--- Dataset records Enclosed Below ---

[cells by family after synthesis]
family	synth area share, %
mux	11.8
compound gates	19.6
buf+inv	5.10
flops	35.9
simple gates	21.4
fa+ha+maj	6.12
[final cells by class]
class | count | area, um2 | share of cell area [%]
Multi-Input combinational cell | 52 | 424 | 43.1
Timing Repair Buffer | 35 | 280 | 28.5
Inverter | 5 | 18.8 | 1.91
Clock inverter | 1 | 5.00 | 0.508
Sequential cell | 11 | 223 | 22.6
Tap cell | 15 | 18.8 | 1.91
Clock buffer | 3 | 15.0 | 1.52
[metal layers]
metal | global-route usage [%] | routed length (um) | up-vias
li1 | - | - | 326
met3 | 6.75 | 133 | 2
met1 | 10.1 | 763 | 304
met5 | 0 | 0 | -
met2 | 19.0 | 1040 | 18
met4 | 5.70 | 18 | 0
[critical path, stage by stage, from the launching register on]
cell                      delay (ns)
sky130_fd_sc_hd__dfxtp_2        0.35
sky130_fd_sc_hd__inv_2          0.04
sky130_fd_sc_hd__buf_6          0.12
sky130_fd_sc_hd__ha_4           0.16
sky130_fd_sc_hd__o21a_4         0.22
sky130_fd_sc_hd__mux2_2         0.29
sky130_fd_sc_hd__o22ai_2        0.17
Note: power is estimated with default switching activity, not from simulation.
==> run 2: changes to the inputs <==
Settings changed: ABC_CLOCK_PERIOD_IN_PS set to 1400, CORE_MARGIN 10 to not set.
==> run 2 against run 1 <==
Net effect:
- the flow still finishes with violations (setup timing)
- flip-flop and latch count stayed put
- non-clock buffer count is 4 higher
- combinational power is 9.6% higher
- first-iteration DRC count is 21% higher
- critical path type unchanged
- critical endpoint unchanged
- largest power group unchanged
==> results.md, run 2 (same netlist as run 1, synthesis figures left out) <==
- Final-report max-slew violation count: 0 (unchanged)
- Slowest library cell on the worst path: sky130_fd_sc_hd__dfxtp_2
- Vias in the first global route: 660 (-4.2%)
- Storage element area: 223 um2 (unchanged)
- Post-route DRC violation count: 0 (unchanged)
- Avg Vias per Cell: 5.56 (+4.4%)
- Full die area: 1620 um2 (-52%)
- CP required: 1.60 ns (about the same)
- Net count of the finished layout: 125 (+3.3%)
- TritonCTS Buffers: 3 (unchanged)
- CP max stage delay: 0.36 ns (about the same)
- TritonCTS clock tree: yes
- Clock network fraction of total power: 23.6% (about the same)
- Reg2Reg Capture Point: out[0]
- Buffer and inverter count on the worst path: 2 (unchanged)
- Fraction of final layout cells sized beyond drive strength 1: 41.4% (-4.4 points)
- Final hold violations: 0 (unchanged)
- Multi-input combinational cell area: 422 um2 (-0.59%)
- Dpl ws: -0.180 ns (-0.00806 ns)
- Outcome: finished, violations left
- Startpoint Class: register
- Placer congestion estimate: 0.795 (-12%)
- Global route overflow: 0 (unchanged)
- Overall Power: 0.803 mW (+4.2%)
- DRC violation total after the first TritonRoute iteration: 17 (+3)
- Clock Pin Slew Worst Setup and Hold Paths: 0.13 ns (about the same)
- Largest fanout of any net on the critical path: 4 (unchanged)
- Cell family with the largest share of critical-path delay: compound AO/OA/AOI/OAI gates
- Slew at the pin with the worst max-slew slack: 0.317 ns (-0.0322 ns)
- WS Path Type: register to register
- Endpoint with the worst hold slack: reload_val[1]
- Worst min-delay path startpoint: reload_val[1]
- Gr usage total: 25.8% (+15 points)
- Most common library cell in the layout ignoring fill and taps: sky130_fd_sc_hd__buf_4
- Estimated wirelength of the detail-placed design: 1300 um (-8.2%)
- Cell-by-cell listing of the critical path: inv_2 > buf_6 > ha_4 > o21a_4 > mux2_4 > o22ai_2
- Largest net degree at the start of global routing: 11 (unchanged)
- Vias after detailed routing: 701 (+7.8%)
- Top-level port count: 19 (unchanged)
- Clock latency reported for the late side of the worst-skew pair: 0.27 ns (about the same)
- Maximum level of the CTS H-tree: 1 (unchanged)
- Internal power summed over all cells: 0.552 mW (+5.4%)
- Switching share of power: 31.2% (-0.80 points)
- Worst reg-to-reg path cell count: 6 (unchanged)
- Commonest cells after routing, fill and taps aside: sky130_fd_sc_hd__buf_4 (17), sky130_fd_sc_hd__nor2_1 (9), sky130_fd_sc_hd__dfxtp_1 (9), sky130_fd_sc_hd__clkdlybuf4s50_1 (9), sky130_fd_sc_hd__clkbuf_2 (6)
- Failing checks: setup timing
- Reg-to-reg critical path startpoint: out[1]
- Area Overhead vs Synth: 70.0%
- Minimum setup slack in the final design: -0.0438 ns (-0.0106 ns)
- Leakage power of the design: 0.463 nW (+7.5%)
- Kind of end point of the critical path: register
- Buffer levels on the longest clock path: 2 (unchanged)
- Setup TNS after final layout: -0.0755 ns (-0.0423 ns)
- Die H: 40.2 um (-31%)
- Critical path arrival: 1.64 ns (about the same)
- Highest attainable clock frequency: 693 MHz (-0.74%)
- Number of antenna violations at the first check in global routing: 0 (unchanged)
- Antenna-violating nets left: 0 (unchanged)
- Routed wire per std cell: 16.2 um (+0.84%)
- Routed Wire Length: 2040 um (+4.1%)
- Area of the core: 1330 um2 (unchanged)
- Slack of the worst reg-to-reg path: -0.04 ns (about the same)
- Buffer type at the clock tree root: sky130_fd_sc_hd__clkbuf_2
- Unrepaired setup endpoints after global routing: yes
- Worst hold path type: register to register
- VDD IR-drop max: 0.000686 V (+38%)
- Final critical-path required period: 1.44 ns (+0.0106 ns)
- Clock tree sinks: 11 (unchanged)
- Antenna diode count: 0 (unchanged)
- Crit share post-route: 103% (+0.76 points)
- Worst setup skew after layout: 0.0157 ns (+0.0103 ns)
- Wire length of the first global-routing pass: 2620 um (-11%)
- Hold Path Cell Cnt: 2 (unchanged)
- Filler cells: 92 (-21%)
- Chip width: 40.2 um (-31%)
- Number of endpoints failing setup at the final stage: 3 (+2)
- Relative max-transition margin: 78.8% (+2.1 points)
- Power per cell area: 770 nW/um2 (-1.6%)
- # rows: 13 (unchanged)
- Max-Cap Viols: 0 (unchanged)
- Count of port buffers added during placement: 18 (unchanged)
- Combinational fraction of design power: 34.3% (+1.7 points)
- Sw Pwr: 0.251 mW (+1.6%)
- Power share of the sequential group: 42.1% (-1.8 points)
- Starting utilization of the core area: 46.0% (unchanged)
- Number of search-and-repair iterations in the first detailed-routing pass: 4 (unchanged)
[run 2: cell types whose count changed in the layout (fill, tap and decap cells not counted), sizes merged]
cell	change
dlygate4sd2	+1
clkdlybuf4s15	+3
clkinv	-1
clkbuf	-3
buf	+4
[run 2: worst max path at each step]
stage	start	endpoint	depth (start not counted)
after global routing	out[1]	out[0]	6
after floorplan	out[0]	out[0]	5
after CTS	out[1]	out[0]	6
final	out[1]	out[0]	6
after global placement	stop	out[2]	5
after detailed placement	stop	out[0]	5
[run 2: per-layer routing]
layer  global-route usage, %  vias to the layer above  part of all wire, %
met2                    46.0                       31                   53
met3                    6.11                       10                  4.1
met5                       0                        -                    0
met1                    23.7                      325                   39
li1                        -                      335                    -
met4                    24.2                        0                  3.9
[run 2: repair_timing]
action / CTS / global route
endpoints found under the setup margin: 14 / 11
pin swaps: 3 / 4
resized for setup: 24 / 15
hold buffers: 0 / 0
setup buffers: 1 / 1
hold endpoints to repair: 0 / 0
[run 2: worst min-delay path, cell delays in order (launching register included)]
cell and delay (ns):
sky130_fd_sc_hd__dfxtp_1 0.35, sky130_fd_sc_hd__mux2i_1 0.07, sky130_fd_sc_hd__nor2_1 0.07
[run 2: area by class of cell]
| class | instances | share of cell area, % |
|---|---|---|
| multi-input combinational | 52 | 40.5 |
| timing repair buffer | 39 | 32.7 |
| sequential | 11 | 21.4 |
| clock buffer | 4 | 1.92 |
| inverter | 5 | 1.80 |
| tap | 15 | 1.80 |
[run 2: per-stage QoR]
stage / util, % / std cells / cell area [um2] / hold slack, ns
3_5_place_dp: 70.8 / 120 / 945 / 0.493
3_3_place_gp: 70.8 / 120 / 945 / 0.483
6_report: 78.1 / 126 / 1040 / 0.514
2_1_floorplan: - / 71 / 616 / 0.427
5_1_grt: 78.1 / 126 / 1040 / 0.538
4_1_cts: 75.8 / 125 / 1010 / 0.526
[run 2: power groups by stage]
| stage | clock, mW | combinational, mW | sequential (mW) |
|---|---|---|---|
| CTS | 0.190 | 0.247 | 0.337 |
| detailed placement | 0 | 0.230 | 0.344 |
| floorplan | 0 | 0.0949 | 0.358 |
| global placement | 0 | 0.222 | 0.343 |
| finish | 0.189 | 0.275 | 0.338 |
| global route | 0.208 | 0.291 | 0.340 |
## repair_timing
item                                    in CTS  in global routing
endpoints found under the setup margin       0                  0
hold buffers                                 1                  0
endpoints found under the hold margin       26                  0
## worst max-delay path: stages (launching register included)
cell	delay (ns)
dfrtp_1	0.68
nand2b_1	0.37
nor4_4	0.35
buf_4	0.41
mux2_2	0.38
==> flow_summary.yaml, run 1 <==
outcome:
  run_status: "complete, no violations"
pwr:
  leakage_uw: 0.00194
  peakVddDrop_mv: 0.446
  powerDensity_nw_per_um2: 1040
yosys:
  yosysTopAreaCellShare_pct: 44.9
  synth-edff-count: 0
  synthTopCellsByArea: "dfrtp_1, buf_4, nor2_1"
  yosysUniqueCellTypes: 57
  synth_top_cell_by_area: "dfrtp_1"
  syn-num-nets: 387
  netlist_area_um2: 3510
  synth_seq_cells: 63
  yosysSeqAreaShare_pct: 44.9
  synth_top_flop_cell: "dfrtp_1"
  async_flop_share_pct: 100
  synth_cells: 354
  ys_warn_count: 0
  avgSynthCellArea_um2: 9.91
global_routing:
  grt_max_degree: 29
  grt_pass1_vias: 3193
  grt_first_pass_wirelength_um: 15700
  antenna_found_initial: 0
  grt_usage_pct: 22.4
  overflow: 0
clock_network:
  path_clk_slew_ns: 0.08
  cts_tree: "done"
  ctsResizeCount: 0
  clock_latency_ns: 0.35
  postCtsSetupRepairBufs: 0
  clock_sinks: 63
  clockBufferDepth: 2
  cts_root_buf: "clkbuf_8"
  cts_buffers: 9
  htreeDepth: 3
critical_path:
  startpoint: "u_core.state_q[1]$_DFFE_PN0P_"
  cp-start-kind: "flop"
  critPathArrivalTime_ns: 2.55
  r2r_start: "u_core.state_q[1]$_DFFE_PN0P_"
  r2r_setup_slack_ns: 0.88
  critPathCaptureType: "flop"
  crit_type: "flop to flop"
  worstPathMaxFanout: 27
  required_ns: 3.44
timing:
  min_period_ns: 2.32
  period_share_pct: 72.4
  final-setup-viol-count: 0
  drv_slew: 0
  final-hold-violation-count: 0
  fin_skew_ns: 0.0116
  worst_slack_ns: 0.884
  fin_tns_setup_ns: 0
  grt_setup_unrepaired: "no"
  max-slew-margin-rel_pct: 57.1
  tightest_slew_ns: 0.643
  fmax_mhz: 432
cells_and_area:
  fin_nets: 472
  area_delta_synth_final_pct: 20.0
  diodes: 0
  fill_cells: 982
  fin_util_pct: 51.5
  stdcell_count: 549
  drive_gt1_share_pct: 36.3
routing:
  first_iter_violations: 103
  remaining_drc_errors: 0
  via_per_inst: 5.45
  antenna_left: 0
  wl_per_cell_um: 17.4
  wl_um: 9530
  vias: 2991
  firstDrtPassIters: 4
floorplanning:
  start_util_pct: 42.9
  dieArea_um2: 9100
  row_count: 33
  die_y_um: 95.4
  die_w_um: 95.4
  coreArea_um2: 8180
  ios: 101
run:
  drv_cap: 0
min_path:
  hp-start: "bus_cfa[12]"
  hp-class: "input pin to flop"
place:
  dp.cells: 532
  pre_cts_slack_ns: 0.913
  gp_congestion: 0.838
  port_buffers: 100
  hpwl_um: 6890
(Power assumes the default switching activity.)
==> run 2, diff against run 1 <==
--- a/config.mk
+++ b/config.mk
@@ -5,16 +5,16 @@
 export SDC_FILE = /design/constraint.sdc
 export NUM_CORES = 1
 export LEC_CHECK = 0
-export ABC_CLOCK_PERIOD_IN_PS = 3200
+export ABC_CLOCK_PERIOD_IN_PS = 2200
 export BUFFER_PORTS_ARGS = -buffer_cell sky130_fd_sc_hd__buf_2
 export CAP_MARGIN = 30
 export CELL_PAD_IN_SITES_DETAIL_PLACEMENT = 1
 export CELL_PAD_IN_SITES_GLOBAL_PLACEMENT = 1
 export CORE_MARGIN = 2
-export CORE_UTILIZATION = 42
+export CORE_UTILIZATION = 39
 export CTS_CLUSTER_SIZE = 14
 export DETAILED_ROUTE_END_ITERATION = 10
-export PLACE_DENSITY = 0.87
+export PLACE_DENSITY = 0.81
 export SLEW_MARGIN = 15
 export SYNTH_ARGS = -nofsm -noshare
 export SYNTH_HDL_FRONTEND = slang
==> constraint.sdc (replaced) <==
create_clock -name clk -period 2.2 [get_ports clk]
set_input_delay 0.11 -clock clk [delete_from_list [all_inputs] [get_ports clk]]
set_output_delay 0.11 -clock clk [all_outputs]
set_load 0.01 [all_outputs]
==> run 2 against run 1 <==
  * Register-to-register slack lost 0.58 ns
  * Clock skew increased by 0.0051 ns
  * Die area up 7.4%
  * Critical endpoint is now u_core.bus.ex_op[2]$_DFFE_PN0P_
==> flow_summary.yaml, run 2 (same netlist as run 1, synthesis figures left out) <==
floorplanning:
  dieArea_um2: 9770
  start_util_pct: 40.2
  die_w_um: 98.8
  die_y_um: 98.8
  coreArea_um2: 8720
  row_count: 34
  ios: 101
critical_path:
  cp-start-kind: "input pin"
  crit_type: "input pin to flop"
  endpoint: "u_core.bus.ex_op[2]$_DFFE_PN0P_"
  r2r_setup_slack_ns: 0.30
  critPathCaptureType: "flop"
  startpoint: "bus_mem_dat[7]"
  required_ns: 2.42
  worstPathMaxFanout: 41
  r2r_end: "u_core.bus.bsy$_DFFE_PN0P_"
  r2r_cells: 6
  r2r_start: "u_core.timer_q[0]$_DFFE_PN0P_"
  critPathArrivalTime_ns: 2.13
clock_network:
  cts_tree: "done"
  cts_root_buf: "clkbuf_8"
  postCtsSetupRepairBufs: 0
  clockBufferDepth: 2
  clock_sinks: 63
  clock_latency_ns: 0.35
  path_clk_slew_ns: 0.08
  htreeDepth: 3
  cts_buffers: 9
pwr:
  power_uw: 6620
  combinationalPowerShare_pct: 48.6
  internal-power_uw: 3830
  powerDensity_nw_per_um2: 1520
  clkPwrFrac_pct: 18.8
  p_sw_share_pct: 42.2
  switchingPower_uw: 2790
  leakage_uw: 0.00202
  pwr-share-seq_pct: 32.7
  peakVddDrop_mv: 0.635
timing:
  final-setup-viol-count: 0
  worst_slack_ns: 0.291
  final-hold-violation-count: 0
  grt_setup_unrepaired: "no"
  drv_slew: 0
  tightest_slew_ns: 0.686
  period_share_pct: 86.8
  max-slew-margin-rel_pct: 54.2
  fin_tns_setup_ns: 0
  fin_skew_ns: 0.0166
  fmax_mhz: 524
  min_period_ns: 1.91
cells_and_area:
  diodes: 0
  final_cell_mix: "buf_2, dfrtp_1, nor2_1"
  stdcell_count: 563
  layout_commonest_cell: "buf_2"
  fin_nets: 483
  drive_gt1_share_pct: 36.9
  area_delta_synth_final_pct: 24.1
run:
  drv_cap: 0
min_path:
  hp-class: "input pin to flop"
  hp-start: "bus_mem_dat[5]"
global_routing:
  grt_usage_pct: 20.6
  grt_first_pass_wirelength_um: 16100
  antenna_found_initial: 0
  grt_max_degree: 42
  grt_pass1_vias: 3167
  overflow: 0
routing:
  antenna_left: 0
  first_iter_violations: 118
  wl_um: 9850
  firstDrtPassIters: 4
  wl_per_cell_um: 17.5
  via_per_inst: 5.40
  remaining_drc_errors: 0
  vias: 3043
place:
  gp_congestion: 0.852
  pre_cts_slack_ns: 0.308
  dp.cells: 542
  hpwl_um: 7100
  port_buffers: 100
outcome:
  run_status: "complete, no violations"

--- End of Enclosed Dataset records ---

**Your assignment**
Wherever the string "endpoints" appears in a line above, copy that line.

**Exercise solution**
- Unrepaired setup endpoints after global routing: yes
- Number of endpoints failing setup at the final stage: 3 (+2)
endpoints found under the setup margin: 14 / 11
hold endpoints to repair: 0 / 0
endpoints found under the setup margin       0                  0
endpoints found under the hold margin       26                  0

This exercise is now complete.